(ENTRIES PROVIDED)
===============
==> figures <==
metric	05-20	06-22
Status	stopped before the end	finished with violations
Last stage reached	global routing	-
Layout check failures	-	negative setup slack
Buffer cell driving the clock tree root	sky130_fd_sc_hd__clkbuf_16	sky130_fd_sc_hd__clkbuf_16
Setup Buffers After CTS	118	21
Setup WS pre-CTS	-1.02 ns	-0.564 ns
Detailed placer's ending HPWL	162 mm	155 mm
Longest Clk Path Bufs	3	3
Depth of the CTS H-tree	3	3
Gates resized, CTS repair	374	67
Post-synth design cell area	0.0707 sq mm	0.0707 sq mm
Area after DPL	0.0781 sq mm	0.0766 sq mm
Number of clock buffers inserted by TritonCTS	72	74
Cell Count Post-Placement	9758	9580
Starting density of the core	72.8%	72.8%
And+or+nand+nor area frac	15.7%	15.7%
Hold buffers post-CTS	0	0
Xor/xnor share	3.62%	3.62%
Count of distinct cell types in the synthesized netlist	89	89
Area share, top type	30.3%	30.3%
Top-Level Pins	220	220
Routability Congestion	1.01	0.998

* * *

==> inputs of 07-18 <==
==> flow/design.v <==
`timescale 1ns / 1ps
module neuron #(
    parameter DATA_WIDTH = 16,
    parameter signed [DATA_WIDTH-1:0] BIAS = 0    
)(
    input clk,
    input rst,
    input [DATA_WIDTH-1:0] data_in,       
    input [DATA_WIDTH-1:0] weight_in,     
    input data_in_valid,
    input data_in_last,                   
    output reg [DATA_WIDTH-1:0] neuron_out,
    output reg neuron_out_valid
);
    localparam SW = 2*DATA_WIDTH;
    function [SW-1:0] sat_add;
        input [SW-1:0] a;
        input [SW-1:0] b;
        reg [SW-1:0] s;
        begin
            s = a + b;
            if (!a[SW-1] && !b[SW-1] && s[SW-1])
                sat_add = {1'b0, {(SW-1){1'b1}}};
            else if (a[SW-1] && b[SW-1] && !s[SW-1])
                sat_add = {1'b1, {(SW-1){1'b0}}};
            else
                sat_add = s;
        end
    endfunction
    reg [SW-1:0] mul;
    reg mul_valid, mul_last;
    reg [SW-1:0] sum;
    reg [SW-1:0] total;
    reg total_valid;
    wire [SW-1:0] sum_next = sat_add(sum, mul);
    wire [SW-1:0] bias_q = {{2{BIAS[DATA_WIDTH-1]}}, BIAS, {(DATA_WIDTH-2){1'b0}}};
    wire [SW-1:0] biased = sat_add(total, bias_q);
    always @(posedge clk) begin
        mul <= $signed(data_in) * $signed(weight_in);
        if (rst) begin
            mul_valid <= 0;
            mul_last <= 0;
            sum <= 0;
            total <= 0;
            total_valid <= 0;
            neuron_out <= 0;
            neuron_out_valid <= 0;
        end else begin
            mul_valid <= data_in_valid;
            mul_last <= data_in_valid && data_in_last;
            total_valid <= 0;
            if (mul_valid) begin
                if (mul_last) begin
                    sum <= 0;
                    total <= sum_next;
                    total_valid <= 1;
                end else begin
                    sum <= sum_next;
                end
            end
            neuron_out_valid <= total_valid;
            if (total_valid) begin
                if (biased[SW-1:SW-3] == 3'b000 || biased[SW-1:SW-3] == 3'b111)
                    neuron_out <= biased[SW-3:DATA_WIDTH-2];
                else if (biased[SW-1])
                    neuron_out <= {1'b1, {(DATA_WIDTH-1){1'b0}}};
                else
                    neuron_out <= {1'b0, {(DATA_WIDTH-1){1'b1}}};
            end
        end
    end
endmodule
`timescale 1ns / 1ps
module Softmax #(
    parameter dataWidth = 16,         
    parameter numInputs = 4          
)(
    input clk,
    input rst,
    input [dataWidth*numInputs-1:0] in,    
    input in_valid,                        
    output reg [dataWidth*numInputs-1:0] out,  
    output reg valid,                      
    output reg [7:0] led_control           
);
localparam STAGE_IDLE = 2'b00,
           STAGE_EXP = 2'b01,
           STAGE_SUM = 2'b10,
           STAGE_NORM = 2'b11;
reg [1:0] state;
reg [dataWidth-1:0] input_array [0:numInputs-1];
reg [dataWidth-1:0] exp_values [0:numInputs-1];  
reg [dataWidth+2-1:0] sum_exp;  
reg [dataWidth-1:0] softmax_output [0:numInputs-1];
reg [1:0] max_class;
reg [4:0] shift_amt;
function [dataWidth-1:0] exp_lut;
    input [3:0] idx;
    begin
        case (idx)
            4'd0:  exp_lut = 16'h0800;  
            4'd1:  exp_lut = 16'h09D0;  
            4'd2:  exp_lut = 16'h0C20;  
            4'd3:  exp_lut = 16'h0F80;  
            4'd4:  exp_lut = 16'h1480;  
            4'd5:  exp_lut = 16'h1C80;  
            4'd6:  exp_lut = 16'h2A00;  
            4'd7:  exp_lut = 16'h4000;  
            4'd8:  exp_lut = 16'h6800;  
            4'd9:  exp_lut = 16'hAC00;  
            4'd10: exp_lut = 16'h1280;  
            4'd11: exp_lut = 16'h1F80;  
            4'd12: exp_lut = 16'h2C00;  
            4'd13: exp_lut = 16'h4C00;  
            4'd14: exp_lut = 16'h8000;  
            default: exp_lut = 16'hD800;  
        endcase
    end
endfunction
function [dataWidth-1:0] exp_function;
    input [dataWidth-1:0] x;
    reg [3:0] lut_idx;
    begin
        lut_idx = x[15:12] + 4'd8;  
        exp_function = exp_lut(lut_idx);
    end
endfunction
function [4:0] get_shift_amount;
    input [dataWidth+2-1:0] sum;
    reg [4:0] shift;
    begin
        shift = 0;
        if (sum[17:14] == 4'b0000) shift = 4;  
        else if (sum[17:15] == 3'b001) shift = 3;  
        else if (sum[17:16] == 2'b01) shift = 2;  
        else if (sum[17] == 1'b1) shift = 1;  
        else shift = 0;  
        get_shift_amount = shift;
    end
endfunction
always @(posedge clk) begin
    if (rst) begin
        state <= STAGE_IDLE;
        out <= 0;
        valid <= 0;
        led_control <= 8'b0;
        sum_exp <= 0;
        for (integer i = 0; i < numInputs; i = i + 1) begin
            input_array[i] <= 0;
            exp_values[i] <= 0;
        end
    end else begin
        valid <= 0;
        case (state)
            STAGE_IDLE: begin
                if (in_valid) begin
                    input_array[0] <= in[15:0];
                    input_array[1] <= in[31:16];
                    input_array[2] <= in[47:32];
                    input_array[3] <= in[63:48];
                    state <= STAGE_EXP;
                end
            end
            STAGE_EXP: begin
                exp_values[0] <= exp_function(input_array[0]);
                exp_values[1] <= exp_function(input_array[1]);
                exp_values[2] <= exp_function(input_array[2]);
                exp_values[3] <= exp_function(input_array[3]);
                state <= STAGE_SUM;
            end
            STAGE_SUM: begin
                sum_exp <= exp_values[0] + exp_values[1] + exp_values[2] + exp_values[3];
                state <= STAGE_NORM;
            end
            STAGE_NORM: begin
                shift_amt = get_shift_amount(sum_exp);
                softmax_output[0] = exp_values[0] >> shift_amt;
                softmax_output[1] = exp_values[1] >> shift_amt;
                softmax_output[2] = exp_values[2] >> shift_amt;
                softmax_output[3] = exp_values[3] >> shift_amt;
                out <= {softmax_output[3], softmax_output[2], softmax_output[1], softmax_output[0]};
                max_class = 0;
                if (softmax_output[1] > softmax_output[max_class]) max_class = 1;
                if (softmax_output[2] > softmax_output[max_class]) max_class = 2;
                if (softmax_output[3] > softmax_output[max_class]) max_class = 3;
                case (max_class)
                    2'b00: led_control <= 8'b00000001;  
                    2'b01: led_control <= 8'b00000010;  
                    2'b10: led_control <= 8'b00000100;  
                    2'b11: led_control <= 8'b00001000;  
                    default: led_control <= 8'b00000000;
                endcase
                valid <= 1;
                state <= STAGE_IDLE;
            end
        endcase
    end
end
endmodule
==> flow/design.v (excerpt) <==
module ALU_Pipeline(
  input  logic clk, rst,
  input  logic [31:0] A_in, B_in,
  input  logic [31:0] instr_in,
  output logic [31:0] Result_out,
  output logic Zero_out, Carry_out, Overflow_out, Negative_out
);
Size: ~1600 cells after synthesis, ~13000 um2 of cells after synthesis.
Settings: LEC_CHECK=0, CAP_MARGIN=30, CELL_PAD_IN_SITES_DETAIL_PLACEMENT=2, CELL_PAD_IN_SITES_GLOBAL_PLACEMENT=3, CORE_MARGIN=2, CORE_UTILIZATION=29, CTS_CLUSTER_DIAMETER=388, MAX_ROUTING_LAYER=met4, MIN_ROUTING_LAYER=met2, SLEW_MARGIN=20; clock period 7.0 ns.
run.sh (not shown) runs the stock make flow with config.mk's settings and CLKGATE_MAP_FILE=.
Rerun with:
==> flow/config.mk (replaced) <==
export PLATFORM = sky130hd
export DESIGN_NAME = ALU_Pipeline
export DESIGN_NICKNAME = ALU_Pipeline
export VERILOG_FILES = /design/flow/design.v
export SDC_FILE = /design/flow/constraint.sdc
export NUM_CORES = 4
export LEC_CHECK = 0
export CAP_MARGIN = 20
export CORE_MARGIN = 2
export CORE_UTILIZATION = 45
export SLEW_MARGIN = 20
==> flow/constraint.sdc (replaced) <==
create_clock -name core_clock -period 3.98 [get_ports {clk}]
set_input_delay 0.7960 -clock core_clock [delete_from_list [all_inputs] [get_ports {clk}]]
set_output_delay 0.7960 -clock core_clock [all_outputs]
set_load 0.01 [all_outputs]
What happened: The new run reached the layout checks and failed them: negative setup slack. Non-clock buffer count increases by 539. Cell count goes up by 14%. Area after synthesis does not change. Flip-flop count stays the same. Worst hold slack is worse by 220 ps. Final area grows by 27%. Core utilization rose by 33 points. Combinational power went up by 130%. Worst setup slack got worse by 1300 ps.
Rerun with:
--- a/flow/config.mk
+++ b/flow/config.mk
@@ -8,4 +8,4 @@
 export CAP_MARGIN = 20
 export CORE_MARGIN = 2
-export CORE_UTILIZATION = 45
+export CORE_UTILIZATION = 40
 export SLEW_MARGIN = 20
==> flow/constraint.sdc (replaced) <==
create_clock -name core_clock -period 5.97 [get_ports {clk}]
set_input_delay 1.1940 -clock core_clock [delete_from_list [all_inputs] [get_ports {clk}]]
set_output_delay 1.1940 -clock core_clock [all_outputs]
set_load 0.01 [all_outputs]
Effect:
- The changed run finished with timing, DRC and antenna clean
- hold slack improved by 81 ps
- clock power went down by about 37%
- setup slack improved by 1300 ps
- sequential power went down by about 30%
- combinational power went down by 54%
- die size went up by about 12%
- power went down by about 43%
- sequential cell count stays the same
Rerun with:
--- a/flow/config.mk
+++ b/flow/config.mk
@@ -8,4 +8,5 @@
 export CAP_MARGIN = 20
 export CORE_MARGIN = 2
-export CORE_UTILIZATION = 40
+export CORE_UTILIZATION = 56
+export SETUP_SLACK_MARGIN = -0.33
 export SLEW_MARGIN = 20
==> flow/constraint.sdc (replaced) <==
create_clock -name core_clock -period 4.55 [get_ports {clk}]
set_input_delay 0.9100 -clock core_clock [delete_from_list [all_inputs] [get_ports {clk}]]
set_output_delay 0.9100 -clock core_clock [all_outputs]
set_load 0.01 [all_outputs]
With this change the flow completed, yet does not pass: negative setup slack.
Synthesized area stays the same.
Design area came out higher by about a fifth.
Via count rose by about a fifth.
Routed wire length went up by a few percent.
Core utilization goes up by 31 points.
Fmax climbs by roughly a tenth.
Non-clock buffer count went up by 349.
Clock-buffer cell count is unchanged.
Sequential power came out higher by a quarter to a third.
Hold slack improved by 17 ps.
Rerun with:
--- a/flow/config.mk
+++ b/flow/config.mk
@@ -6,7 +6,9 @@
 export NUM_CORES = 4
 export LEC_CHECK = 0
-export CAP_MARGIN = 20
+export CAP_MARGIN = 30
+export CELL_PAD_IN_SITES_GLOBAL_PLACEMENT = 2
 export CORE_MARGIN = 2
-export CORE_UTILIZATION = 56
-export SETUP_SLACK_MARGIN = -0.33
+export CORE_UTILIZATION = 40
+export CTS_CLUSTER_DIAMETER = 388
+export MAX_ROUTING_LAYER = met4
 export SLEW_MARGIN = 20
==> flow/constraint.sdc (replaced) <==
create_clock -name core_clock -period 7.0 [get_ports {clk}]
set_input_delay 1.4000 -clock core_clock [delete_from_list [all_inputs] [get_ports {clk}]]
set_output_delay 1.4000 -clock core_clock [all_outputs]
set_load 0.01 [all_outputs]
With this change the flow went through all stages and came out clean.
Register-to-register slack improves by 1600 ps.
Global-route usage went down by 13 points.
Die area came out higher by 39%.
Setup slack gets better by 1600 ps.
Via count went down by 17%.
Final area goes down by 16%.
Power fell by 41%.
Clock power falls by 36%.
Rerun with:
==> flow/config.mk (replaced) <==
export PLATFORM = sky130hd
export DESIGN_NAME = ALU_Pipeline
export DESIGN_NICKNAME = ALU_Pipeline
export VERILOG_FILES = /design/flow/design.v
export SDC_FILE = /design/flow/constraint.sdc
export NUM_CORES = 4
export LEC_CHECK = 0
export ABC_AREA = 1
export CAP_MARGIN = 20
export CELL_PAD_IN_SITES_GLOBAL_PLACEMENT = 1
export CORE_ASPECT_RATIO = 1.19
export CORE_MARGIN = 2
export CORE_UTILIZATION = 50
export CTS_CLUSTER_DIAMETER = 332
export CTS_CLUSTER_SIZE = 90
export PLACE_DENSITY = 0.42
export SLEW_MARGIN = 20
export TNS_END_PERCENT = 5
=> Non-clock buffer count goes down by 19. Clock-buffer cell count decreases by 1. Worst setup slack improves by 1600 ps. Total power decreases by 2.5%. Register-to-register slack is better by 1600 ps. Worst hold slack gets worse by 58 ps.

========
Setup of run A:
ALU_Pipeline again, from the RTL that the note above started with.
clock: 7.26 ns
lec_check: 0
abc_area: 1
cap_margin: 25
core_aspect_ratio: 1.13
core_margin: 2
core_utilization: 40
cts_cluster_diameter: 179
gpl_timing_driven: 0
hold_slack_margin: 0.24
max_routing_layer: met4
min_routing_layer: met2
setup_slack_margin: -0.07
slew_margin: 15
tns_end_percent: 20
Run A is listed as incomplete: the tool reported an error in global routing (5_1_grt) and the run ended there.
Input changes introduced in run B (baseline for comparison: run A):
Settings: removing SETUP_SLACK_MARGIN (formerly -0.07); changing CAP_MARGIN from 25 to 20; removing MIN_ROUTING_LAYER (formerly met2); changing HOLD_SLACK_MARGIN from 0.24 to 0.16; changing CTS_CLUSTER_DIAMETER from 179 to 70; removing MAX_ROUTING_LAYER (formerly met4).
## What came out
Run B | stages: all done | timing, DRC, antenna: all pass
Reported for run A and run B, die size turned out identical to the last digit.
The area of the mapped netlist of run A and that of run B are within noise of each other.
Changes observed in run B relative to run A: number of enable-type register cells in the synthesized netlist did not really move, number of cells after detailed placement did not really move.
From run B to run A, number of buffer cells added on primary ports did not move at all.
Compared to run A, run B has final weighted congestion in routability-driven placement 22% lower.
From run A to run B, number of cells upsized or downsized after cts did not move at all.
In terms of number of buffers inserted during clock tree synthesis, run A and run B differ only marginally.
Input changes introduced in run C (baseline for comparison: run B):
Settings: SLEW_MARGIN now 20, was 15; CTS_CLUSTER_SIZE now 100, previously not set; HOLD_SLACK_MARGIN no longer set, was 0.16; TNS_END_PERCENT no longer set, was 20; CORE_UTILIZATION now 69, was 40; GPL_TIMING_DRIVEN no longer set, was 0; PLACE_DENSITY now 0.35, previously not set; CTS_CLUSTER_DIAMETER now 400, was 70; CORE_ASPECT_RATIO now 0.5, was 1.13; the clock period (ns, I/O delays scaled along) now 3.32, was 7.26.
[summary]
- Of run B and run C, only run B finishes the flow clean.
- Area fraction in xor and xnor cells came out exactly the same in run C and run B.
- Diff run B -> run C: total die size moved down, pre-CTS setup slack went down by 2510 ps, cell count after placement went down.
- Going from run B to run C, core utilization at floorplan picked up an extra 30 points, total clock sinks held, yosys synthesis chip area was more or less identical.
Setup changes, run C to run D
Settings: SETUP_SLACK_MARGIN now -0.35, previously not set; CTS_CLUSTER_SIZE now 99, was 100; CORE_UTILIZATION now 68, was 69; ABC_AREA now 0, was 1; the clock period (ns, I/O delays scaled along) now 3.61, was 3.32.
- From run C to run D the numbers moved as follows: complex-gate fraction of the synthesized area rose 18 points, synthesized cell count fell 1,173.
- Diff run C -> run D | area after synthesis | down by more than 10%
- ~same number of buffers inserted by port buffering in run C and run D
- Looking at post-synthesis average cell area across run C and run D, the one that comes out higher is run D.
- From run C to run D the numbers moved as follows: cell row count lower, total die area now smaller, yosys stat chip area -2100 um^2.
- Run D: DPL-0033 in detailed placement (3_5_place_dp) -> run aborted
- On run D: simple-gate share of the synthesized area is 34 points lower than what run C gave.
- Total nets after synthesis (run D vs. run C) decreases by more than a quarter
> inputs changed (run D -> run E)
Settings: removing CORE_ASPECT_RATIO (formerly 0.5); changing SETUP_SLACK_MARGIN from -0.35 to 0.93; removing CTS_CLUSTER_SIZE (formerly 99); changing CORE_UTILIZATION from 68 to 50; removing ABC_AREA (formerly 0); removing CTS_CLUSTER_DIAMETER (formerly 400); removing PLACE_DENSITY (formerly 0.35); changing the clock period (ns, I/O delays scaled along) from 3.61 to 3.33.
==> comparison <==
Complete run, failing final checks: run E, reason negative setup slack.
Status(run D) = ERROR, stage = detailed placement (3_5_place_dp)
Starting density of the core sits lower in run E than in run D.
Run E vs. run D: routability congestion estimate -about 16%; area after synthesis ~0 delta.
Re fraction of the mapped netlist area in compound gates: no difference whatsoever between run E and run D.
Run E -> run D: total cell area reported by yosys after synthesis delta 0, exact match
Run E vs run D: floorplan die height up in run E
In the floorplan summary, run E is listed with a die area greater than that of run D.
Run E reports a lower chip width than run D does.
Setup changes, run E to run F
Settings: an added CTS_CLUSTER_SIZE of 98; an added TNS_END_PERCENT of 10; an added ABC_AREA of 1; an added CORE_ASPECT_RATIO of 0.5; an added PLACE_DENSITY of 0.38; an added CTS_CLUSTER_DIAMETER of 400; a change of CORE_UTILIZATION from 50 to 64; a change of the clock period (ns, I/O delays scaled along) from 3.33 to 3.98.
--- outcome ---
Fraction of the mapped netlist area in compound gates in run F vs run E: down 18 points. Area after detailed placement: run F vs run E down about 12%. Run F: it failed during global routing (5_1_grt), and the tool reported GRT-0232. Relative to run E, die size has gone down in run F. Max yosys stat chip area across run F and run E: run F. Run E -> run F: placed wire-length estimate increased by a few percent.

========
run 1:
The RTL this note starts from:
==> flow/design.v <==
module ALU (
  input  logic [31:0] A, B,
  input  logic [3:0] ALUOp,
  output logic [31:0] Result,
  output logic Zero, Carry, Overflow, Negative
);
  logic [32:0] tmp;
  always_comb begin
    tmp = 33'd0;
    Carry = 0;
    Overflow = 0;
    case (ALUOp)
      4'b0000: begin  
        tmp = A + B;
        Result = tmp[31:0];
        Carry = tmp[32];
        Overflow = (~A[31] & ~B[31] & Result[31]) | (A[31] & B[31] & ~Result[31]);
      end
      4'b0001: begin  
        tmp = A - B;
        Result = tmp[31:0];
        Carry = tmp[32];
        Overflow = (A[31] & ~B[31] & ~Result[31]) | (~A[31] & B[31] & Result[31]);
      end
      4'b0010: Result = A & B;
      4'b0011: Result = A | B;
      4'b0100: Result = A ^ B;
      4'b0101: Result = ~A;
      4'b0110: Result = ~B;
      4'b0111: Result = A << B[4:0];
      4'b1000: Result = A >> B[4:0];
      4'b1001: Result = $signed(A) >>> B[4:0];
      default: Result = 32'd0;
    endcase
    Zero = (Result == 0);
    Negative = Result[31];
  end
endmodule
module ALUControl(
  input  logic [6:0] funct7,
  input  logic [2:0] funct3,
  input  logic [6:0] opcode,
  output logic [3:0] ALUOp
);
  always_comb begin
    case (opcode)
      7'b0110011: begin  
        case ({funct7, funct3})
          10'b0000000_000: ALUOp = 4'b0000;  
          10'b0100000_000: ALUOp = 4'b0001;  
          10'b0000000_111: ALUOp = 4'b0010;  
          10'b0000000_110: ALUOp = 4'b0011;  
          10'b0000000_100: ALUOp = 4'b0100;  
          10'b0000000_001: ALUOp = 4'b0111;  
          10'b0000000_101: ALUOp = 4'b1000;  
          10'b0100000_101: ALUOp = 4'b1001;  
          default: ALUOp = 4'b1111;
        endcase
      end
      default: ALUOp = 4'b1111;
    endcase
  end
endmodule
module InstructionDecoder(
  input  logic [31:0] instruction,
  output logic [6:0]  opcode,
  output logic [4:0]  rd,
  output logic [2:0]  funct3,
  output logic [4:0]  rs1,
  output logic [4:0]  rs2,
  output logic [6:0]  funct7
);
  assign opcode = instruction[6:0];
  assign rd     = instruction[11:7];
  assign funct3 = instruction[14:12];
  assign rs1    = instruction[19:15];
  assign rs2    = instruction[24:20];
  assign funct7 = instruction[31:25];
endmodule
module ALU_Pipeline(
  input  logic clk, rst,
  input  logic [31:0] A_in, B_in,
  input  logic [31:0] instr_in,
  output logic [31:0] Result_out,
  output logic Zero_out, Carry_out, Overflow_out, Negative_out
);
  logic [31:0] A_reg, B_reg;
  logic [3:0]  ALUOp;
  logic [31:0] instr_reg;
  logic [6:0] opcode, funct7;
  logic [4:0] rd, rs1, rs2;
  logic [2:0] funct3;
  logic [31:0] Result_comb;
  logic Zero_comb, Carry_comb, Overflow_comb, Negative_comb;
  always_ff @(posedge clk or posedge rst) begin
    if (rst) begin
      A_reg <= 0;
      B_reg <= 0;
      instr_reg <= 0;
    end else begin
      A_reg <= A_in;
      B_reg <= B_in;
      instr_reg <= instr_in;
    end
  end
  InstructionDecoder decoder (
    .instruction(instr_reg),
    .opcode(opcode),
    .rd(rd),
    .funct3(funct3),
    .rs1(rs1),
    .rs2(rs2),
    .funct7(funct7)
  );
  ALUControl control (
    .opcode(opcode),
    .funct3(funct3),
    .funct7(funct7),
    .ALUOp(ALUOp)
  );
  ALU alu_inst (
    .A(A_reg),
    .B(B_reg),
    .ALUOp(ALUOp),
    .Result(Result_comb),
    .Zero(Zero_comb),
    .Carry(Carry_comb),
    .Overflow(Overflow_comb),
    .Negative(Negative_comb)
  );
  always_ff @(posedge clk or posedge rst) begin
    if (rst) begin
      Result_out <= 0;
      Zero_out <= 0;
      Carry_out <= 0;
      Overflow_out <= 0;
      Negative_out <= 0;
    end else begin
      Result_out <= Result_comb;
      Zero_out <= Zero_comb;
      Carry_out <= Carry_comb;
      Overflow_out <= Overflow_comb;
      Negative_out <= Negative_comb;
    end
  end
endmodule
==> flow/config.mk <==
export PLATFORM = sky130hd
export DESIGN_NAME = ALU_Pipeline
export DESIGN_NICKNAME = ALU_Pipeline
export VERILOG_FILES = /design/flow/design.v
export SDC_FILE = /design/flow/constraint.sdc
export NUM_CORES = 4
export LEC_CHECK = 0
export ABC_AREA = 1
export CAP_MARGIN = 20
export CELL_PAD_IN_SITES_GLOBAL_PLACEMENT = 0
export CORE_ASPECT_RATIO = 1.19
export CORE_MARGIN = 2
export CORE_UTILIZATION = 50
export CTS_CLUSTER_DIAMETER = 332
export CTS_CLUSTER_SIZE = 90
export GPL_TIMING_DRIVEN = 0
export PLACE_DENSITY = 0.42
export SLEW_MARGIN = 35
export TNS_END_PERCENT = 5
==> flow/constraint.sdc <==
create_clock -name core_clock -period 7.0 [get_ports {clk}]
set_input_delay 1.4000 -clock core_clock [delete_from_list [all_inputs] [get_ports {clk}]]
set_output_delay 1.4000 -clock core_clock [all_outputs]
set_load 0.01 [all_outputs]
Run 1 | status: complete | timing, DRC, antenna: pass
[inputs] run 2 vs run 1
- clearing PLACE_DENSITY, which used to be 0.42
- clearing CELL_PAD_IN_SITES_GLOBAL_PLACEMENT, which used to be 0
- clearing GPL_TIMING_DRIVEN, which used to be 0
- clearing TNS_END_PERCENT, which used to be 5
- clearing CTS_CLUSTER_DIAMETER, which used to be 332
- clearing CORE_ASPECT_RATIO, which used to be 1.19
- swapping 50 for 31 in CORE_UTILIZATION
- swapping 35 for 20 in SLEW_MARGIN
- clearing CTS_CLUSTER_SIZE, which used to be 90
- clearing ABC_AREA, which used to be 1
- swapping 7.0 for 5.97 in the clock period (ns, I/O delays scaled along)
--- outcome ---
- Compared with run 1, in run 2 power attributed to combinational cells +about 10%; worst max-slew margin expressed relative to the limit lost 8.4 points.
- Compared with run 1, in run 2 total length of routed met3 wires went down about 54%, aggregate routed wire length moved down.
Here is what was changed in the inputs of run 3 compared with run 2.
- SETUP_SLACK_MARGIN newly set to 0.89
- CTS_CLUSTER_SIZE newly set to 86
- TNS_END_PERCENT newly set to 5
- CORE_UTILIZATION changed from 31 to 58
- CTS_CLUSTER_DIAMETER newly set to 40
- the clock period (ns, I/O delays scaled along) changed from 5.97 to 3.57
Results
FAIL run 3 @ global routing (5_1_grt): tool exited with error
Count of instances resized after the clock tree is built (run 3 over run 2): increase, 131
Area of placed instances of run 3 exceeds that of run 2 by more than 10%.
As far as number of sinks driven by the clock tree goes, run 3 and run 2 are indistinguishable; the numbers are identical.
Against run 2, run 3 comes in 4 higher on post-CTS setup-driven buffer insertion count.
Looking at die outline area, run 3 sits 21000 um^2 lower than run 2 does.
Cell area after synthesis: run 3 vs run 2 identical
As far as number of nets produced by synthesis goes, run 2 and run 3 are indistinguishable; the numbers are identical.
The inputs of run 4 differ from those of run 3 as listed below.
- removing TNS_END_PERCENT (formerly 5)
- changing CORE_UTILIZATION from 58 to 40
- removing CTS_CLUSTER_SIZE (formerly 86)
- removing CTS_CLUSTER_DIAMETER (formerly 40)
- removing SETUP_SLACK_MARGIN (formerly 0.89)
- changing the clock period (ns, I/O delays scaled along) from 3.57 to 7.0
### Flow results
Run 4 was carried through to the last stage, and its layout satisfied the timing, DRC and antenna checks. Diff run 3 -> run 4 | instance count after placement with tap cells included | decrease of 365. Between run 4 and run 3, it is run 4 whose number of instances resized during post-cts repair is lower, by 131. Reported for run 3 and run 4, sequential-to-total area share from yosys stat turned out identical to the last digit. Run 4 vs run 3, total setup buffers inserted after CTS went down by 4. Run 3 → run 4: post-synthesis simple-gate area fraction neither gained nor lost much, final weighted congestion in routability-driven placement decreased 0.16, post-place instance area has decreased.
What run 5 does differently from run 4 at the input level:
- an added SETUP_SLACK_MARGIN of 0.93
- a change of CORE_UTILIZATION from 40 to 58
- a change of the clock period (ns, I/O delays scaled along) from 7.0 to 5.27
Findings:
Fraction of the core area occupied by cells at floorplan was lower in run 4 than in run 5.
Compared with run 4, run 5 shows a via count of the first global-routing pass that is 5.6% higher.
Run 5 ends up with higher post-synthesis to final-layout area growth than run 4 does.
Remaining antenna violation count after routing came out exactly the same in run 5 and run 4.
| relative contribution of sequential cells to total power | run 5 vs run 4 | 1.6 points lower |
Cmp run 5 and run 4 / row count / higher: run 4
Power is estimated from default activity; no workload was simulated.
===============
Of the entries above, transcribe exactly those lines that fall between the line containing "exp_values[0] <= exp_function(input_array[0]);" and the line containing "STAGE_SUM: begin", together with those two lines.

(WRITTEN SOLUTION)
                exp_values[0] <= exp_function(input_array[0]);
                exp_values[1] <= exp_function(input_array[1]);
                exp_values[2] <= exp_function(input_array[2]);
                exp_values[3] <= exp_function(input_array[3]);
                state <= STAGE_SUM;
            end
            STAGE_SUM: begin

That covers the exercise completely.